--- Instructions for the task ---
Going down the data below, set down exactly the line with "layer / track" and each line after it through the line with "after global routing"; no other lines.

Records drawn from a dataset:
---*---
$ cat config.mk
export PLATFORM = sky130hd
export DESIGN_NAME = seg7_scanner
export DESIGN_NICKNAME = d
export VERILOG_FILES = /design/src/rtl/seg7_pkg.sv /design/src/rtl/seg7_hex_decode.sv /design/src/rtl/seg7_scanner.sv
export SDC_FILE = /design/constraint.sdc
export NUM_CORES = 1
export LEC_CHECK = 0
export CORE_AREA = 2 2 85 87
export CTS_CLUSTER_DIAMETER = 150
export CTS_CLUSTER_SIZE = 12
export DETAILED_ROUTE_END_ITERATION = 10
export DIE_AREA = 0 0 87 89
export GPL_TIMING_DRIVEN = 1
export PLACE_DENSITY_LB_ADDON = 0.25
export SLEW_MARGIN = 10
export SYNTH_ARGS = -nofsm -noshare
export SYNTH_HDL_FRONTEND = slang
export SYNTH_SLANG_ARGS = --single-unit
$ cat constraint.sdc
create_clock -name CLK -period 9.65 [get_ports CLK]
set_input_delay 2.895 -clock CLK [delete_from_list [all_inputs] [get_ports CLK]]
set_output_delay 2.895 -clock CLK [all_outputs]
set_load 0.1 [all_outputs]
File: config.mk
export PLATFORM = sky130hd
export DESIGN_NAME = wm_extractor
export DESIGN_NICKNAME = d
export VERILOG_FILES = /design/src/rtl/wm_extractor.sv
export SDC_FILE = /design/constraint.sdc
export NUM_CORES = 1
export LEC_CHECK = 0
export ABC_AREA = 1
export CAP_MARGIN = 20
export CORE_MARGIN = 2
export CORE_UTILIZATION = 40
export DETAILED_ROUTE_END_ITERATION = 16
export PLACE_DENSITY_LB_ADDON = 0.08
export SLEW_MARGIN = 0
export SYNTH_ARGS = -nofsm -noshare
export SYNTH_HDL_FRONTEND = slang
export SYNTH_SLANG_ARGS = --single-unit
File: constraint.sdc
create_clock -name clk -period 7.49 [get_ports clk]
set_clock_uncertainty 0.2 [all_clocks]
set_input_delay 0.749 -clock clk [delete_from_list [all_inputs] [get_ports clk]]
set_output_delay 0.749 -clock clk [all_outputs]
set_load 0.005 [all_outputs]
---*---
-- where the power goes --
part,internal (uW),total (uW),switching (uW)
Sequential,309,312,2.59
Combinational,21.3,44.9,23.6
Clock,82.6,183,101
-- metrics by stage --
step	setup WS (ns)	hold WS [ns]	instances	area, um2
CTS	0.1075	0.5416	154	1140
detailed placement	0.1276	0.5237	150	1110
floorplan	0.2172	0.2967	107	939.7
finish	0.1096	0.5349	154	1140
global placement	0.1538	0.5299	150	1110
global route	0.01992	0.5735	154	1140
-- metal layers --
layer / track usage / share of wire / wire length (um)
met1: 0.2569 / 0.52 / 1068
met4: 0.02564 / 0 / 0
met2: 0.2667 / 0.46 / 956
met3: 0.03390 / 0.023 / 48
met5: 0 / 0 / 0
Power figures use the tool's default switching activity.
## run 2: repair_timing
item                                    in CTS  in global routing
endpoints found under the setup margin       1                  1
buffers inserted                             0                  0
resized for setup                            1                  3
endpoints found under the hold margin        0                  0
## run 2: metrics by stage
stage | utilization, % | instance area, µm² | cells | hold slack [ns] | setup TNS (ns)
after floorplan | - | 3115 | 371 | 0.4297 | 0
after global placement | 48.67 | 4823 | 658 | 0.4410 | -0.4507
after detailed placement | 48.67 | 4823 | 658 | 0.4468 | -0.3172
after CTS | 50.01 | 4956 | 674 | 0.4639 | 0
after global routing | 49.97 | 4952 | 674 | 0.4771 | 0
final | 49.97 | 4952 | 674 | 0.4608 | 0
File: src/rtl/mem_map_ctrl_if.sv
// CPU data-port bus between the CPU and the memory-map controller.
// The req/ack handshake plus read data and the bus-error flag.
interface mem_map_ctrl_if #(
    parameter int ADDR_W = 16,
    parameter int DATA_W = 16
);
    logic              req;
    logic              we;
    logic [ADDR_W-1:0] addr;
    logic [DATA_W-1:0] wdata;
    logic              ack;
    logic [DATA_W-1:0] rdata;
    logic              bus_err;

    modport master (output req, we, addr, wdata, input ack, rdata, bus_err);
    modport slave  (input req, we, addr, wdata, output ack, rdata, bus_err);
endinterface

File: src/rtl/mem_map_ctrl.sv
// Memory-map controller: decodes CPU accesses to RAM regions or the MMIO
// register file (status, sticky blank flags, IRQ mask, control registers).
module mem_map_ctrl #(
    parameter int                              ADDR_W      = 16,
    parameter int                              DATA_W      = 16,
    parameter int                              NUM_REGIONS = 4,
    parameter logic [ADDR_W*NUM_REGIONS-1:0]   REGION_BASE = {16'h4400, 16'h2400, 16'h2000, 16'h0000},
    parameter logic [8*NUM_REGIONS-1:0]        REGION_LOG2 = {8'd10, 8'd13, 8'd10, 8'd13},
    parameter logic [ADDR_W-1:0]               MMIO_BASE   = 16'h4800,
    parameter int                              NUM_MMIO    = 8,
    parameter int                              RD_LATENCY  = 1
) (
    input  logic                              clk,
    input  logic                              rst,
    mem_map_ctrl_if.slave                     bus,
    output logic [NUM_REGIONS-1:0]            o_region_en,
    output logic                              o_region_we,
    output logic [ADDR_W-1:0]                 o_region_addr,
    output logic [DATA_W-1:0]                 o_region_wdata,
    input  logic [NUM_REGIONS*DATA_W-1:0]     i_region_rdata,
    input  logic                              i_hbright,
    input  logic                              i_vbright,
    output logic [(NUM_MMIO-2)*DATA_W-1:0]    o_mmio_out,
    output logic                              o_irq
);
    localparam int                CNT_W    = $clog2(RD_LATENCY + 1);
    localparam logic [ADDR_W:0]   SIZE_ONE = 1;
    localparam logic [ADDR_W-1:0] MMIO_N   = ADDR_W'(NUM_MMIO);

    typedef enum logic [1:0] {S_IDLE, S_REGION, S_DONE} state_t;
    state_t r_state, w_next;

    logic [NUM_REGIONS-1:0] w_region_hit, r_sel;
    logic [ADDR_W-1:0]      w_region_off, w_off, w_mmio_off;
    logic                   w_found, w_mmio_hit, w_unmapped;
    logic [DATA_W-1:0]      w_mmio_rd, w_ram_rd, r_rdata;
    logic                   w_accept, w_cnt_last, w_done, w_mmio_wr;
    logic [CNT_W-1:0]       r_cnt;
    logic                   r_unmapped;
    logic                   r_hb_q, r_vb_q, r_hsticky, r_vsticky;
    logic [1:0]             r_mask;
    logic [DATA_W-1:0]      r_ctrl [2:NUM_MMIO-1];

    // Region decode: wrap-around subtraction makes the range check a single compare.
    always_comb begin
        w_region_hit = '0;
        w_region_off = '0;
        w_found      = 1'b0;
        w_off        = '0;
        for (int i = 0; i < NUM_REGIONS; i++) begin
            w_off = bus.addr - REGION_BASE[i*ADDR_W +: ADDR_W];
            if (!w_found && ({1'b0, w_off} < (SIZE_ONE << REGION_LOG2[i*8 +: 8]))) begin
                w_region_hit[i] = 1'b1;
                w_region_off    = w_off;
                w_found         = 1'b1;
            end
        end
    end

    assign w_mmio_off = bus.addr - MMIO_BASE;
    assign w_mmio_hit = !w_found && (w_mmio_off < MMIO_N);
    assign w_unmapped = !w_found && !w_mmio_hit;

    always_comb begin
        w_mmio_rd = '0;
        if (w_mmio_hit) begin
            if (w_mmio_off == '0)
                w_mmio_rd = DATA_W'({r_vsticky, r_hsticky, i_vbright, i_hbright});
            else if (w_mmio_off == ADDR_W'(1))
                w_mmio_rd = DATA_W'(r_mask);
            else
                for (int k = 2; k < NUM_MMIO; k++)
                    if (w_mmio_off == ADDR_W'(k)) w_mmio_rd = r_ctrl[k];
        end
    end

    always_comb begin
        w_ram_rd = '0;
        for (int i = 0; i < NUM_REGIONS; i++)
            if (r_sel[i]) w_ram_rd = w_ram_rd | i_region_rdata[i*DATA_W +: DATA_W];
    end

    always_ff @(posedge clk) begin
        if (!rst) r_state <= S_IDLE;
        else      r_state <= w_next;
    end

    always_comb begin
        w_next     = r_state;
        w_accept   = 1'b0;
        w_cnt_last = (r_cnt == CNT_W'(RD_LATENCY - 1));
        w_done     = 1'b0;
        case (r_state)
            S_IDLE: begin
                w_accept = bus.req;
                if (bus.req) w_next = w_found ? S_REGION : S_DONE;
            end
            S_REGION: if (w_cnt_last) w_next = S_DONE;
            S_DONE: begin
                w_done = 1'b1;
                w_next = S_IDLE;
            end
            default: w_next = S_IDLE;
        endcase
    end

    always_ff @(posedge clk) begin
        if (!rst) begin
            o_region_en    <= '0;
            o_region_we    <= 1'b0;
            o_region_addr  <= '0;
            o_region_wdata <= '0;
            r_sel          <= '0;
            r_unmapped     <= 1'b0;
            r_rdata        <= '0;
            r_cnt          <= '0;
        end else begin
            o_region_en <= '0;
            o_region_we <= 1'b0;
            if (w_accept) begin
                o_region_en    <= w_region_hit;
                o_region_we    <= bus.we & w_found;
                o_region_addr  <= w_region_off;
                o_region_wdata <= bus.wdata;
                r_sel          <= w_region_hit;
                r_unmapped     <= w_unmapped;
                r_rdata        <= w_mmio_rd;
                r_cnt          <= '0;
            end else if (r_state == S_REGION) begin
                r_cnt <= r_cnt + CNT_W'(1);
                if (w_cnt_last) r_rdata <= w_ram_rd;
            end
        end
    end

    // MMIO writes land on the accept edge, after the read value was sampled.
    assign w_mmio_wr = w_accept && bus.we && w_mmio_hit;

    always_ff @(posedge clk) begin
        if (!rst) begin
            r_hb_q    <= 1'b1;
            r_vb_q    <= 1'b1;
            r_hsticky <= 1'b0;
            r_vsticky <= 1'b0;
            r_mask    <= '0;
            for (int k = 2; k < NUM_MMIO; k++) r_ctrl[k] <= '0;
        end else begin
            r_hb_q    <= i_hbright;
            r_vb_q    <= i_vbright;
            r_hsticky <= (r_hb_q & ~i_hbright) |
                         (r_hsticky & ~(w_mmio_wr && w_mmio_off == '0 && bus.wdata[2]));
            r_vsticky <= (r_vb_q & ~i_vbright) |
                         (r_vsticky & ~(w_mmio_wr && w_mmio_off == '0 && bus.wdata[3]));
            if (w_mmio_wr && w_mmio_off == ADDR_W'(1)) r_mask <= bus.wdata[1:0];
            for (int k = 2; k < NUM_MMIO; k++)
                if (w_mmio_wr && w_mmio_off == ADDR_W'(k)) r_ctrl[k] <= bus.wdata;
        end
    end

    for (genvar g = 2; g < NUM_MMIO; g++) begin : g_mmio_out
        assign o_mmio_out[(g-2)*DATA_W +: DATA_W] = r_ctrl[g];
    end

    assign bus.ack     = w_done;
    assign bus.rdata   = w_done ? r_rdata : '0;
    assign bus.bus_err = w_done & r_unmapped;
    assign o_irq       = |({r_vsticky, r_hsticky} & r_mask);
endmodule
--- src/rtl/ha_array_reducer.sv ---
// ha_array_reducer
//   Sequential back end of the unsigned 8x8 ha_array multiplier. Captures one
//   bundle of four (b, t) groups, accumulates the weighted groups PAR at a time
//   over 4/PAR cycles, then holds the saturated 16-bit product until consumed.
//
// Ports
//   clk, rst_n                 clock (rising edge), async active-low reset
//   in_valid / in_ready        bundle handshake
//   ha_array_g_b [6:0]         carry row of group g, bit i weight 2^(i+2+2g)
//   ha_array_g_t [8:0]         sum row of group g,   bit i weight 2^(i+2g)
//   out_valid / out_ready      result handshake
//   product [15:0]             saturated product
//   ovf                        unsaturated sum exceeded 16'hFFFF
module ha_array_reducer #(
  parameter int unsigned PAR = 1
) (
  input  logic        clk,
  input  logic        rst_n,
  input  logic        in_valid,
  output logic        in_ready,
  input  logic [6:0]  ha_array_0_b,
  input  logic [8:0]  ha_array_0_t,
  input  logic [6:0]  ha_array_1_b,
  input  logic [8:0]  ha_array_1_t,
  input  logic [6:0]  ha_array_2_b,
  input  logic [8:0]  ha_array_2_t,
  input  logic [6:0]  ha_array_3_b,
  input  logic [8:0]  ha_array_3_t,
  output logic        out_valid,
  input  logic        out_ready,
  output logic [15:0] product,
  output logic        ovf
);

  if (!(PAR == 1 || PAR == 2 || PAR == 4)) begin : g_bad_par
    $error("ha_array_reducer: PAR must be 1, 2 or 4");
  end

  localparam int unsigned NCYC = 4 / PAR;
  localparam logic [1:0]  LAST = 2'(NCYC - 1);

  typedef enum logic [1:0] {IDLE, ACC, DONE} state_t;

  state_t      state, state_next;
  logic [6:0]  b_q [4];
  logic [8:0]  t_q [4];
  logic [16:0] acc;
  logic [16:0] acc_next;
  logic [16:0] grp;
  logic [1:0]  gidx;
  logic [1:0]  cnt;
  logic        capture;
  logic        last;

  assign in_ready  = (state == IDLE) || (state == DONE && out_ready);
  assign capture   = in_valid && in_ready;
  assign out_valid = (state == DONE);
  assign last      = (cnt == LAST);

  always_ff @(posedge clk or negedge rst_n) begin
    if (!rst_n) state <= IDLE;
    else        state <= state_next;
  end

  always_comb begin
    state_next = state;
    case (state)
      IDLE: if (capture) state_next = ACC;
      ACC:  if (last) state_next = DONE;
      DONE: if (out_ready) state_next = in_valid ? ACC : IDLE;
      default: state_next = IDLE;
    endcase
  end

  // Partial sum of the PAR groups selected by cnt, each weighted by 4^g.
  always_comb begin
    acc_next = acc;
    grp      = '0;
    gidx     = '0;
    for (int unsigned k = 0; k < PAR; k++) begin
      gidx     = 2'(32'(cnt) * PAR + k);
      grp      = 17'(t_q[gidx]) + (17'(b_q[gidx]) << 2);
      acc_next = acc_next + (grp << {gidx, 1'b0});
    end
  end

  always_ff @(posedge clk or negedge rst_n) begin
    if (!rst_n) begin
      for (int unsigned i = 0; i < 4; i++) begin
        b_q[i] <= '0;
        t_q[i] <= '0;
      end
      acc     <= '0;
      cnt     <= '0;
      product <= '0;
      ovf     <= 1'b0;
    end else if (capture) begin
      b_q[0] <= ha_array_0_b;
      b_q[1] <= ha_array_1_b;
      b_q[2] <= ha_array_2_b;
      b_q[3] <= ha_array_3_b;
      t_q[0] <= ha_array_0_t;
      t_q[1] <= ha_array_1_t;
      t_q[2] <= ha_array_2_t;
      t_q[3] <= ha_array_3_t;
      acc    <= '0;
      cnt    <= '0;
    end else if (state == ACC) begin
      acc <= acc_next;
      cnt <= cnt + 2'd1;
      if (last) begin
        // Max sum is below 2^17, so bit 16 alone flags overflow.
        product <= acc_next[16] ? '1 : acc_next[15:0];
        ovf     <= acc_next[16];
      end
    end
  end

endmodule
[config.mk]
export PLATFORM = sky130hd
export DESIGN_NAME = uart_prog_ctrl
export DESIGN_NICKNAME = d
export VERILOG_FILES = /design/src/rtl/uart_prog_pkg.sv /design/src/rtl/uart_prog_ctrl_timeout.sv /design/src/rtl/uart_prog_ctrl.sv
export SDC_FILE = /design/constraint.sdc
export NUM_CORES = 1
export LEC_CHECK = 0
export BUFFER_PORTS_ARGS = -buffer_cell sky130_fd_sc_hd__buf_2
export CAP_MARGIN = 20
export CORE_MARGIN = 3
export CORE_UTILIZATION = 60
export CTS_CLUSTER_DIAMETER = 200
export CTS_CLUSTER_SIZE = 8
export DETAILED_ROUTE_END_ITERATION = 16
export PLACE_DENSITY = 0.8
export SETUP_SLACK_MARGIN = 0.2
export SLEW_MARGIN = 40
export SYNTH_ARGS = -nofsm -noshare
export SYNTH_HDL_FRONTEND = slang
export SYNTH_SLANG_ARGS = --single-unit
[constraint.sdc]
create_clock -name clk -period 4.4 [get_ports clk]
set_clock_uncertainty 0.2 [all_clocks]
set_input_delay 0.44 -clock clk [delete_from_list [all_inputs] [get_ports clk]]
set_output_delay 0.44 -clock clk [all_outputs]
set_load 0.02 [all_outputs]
---*---
--- Written answer ---
layer / track usage / share of wire / wire length (um)
met1: 0.2569 / 0.52 / 1068
met4: 0.02564 / 0 / 0
met2: 0.2667 / 0.46 / 956
met3: 0.03390 / 0.023 / 48
met5: 0 / 0 / 0
Power figures use the tool's default switching activity.
## run 2: repair_timing
item                                    in CTS  in global routing
endpoints found under the setup margin       1                  1
buffers inserted                             0                  0
resized for setup                            1                  3
endpoints found under the hold margin        0                  0
## run 2: metrics by stage
stage | utilization, % | instance area, µm² | cells | hold slack [ns] | setup TNS (ns)
after floorplan | - | 3115 | 371 | 0.4297 | 0
after global placement | 48.67 | 4823 | 658 | 0.4410 | -0.4507
after detailed placement | 48.67 | 4823 | 658 | 0.4468 | -0.3172
after CTS | 50.01 | 4956 | 674 | 0.4639 | 0
after global routing | 49.97 | 4952 | 674 | 0.4771 | 0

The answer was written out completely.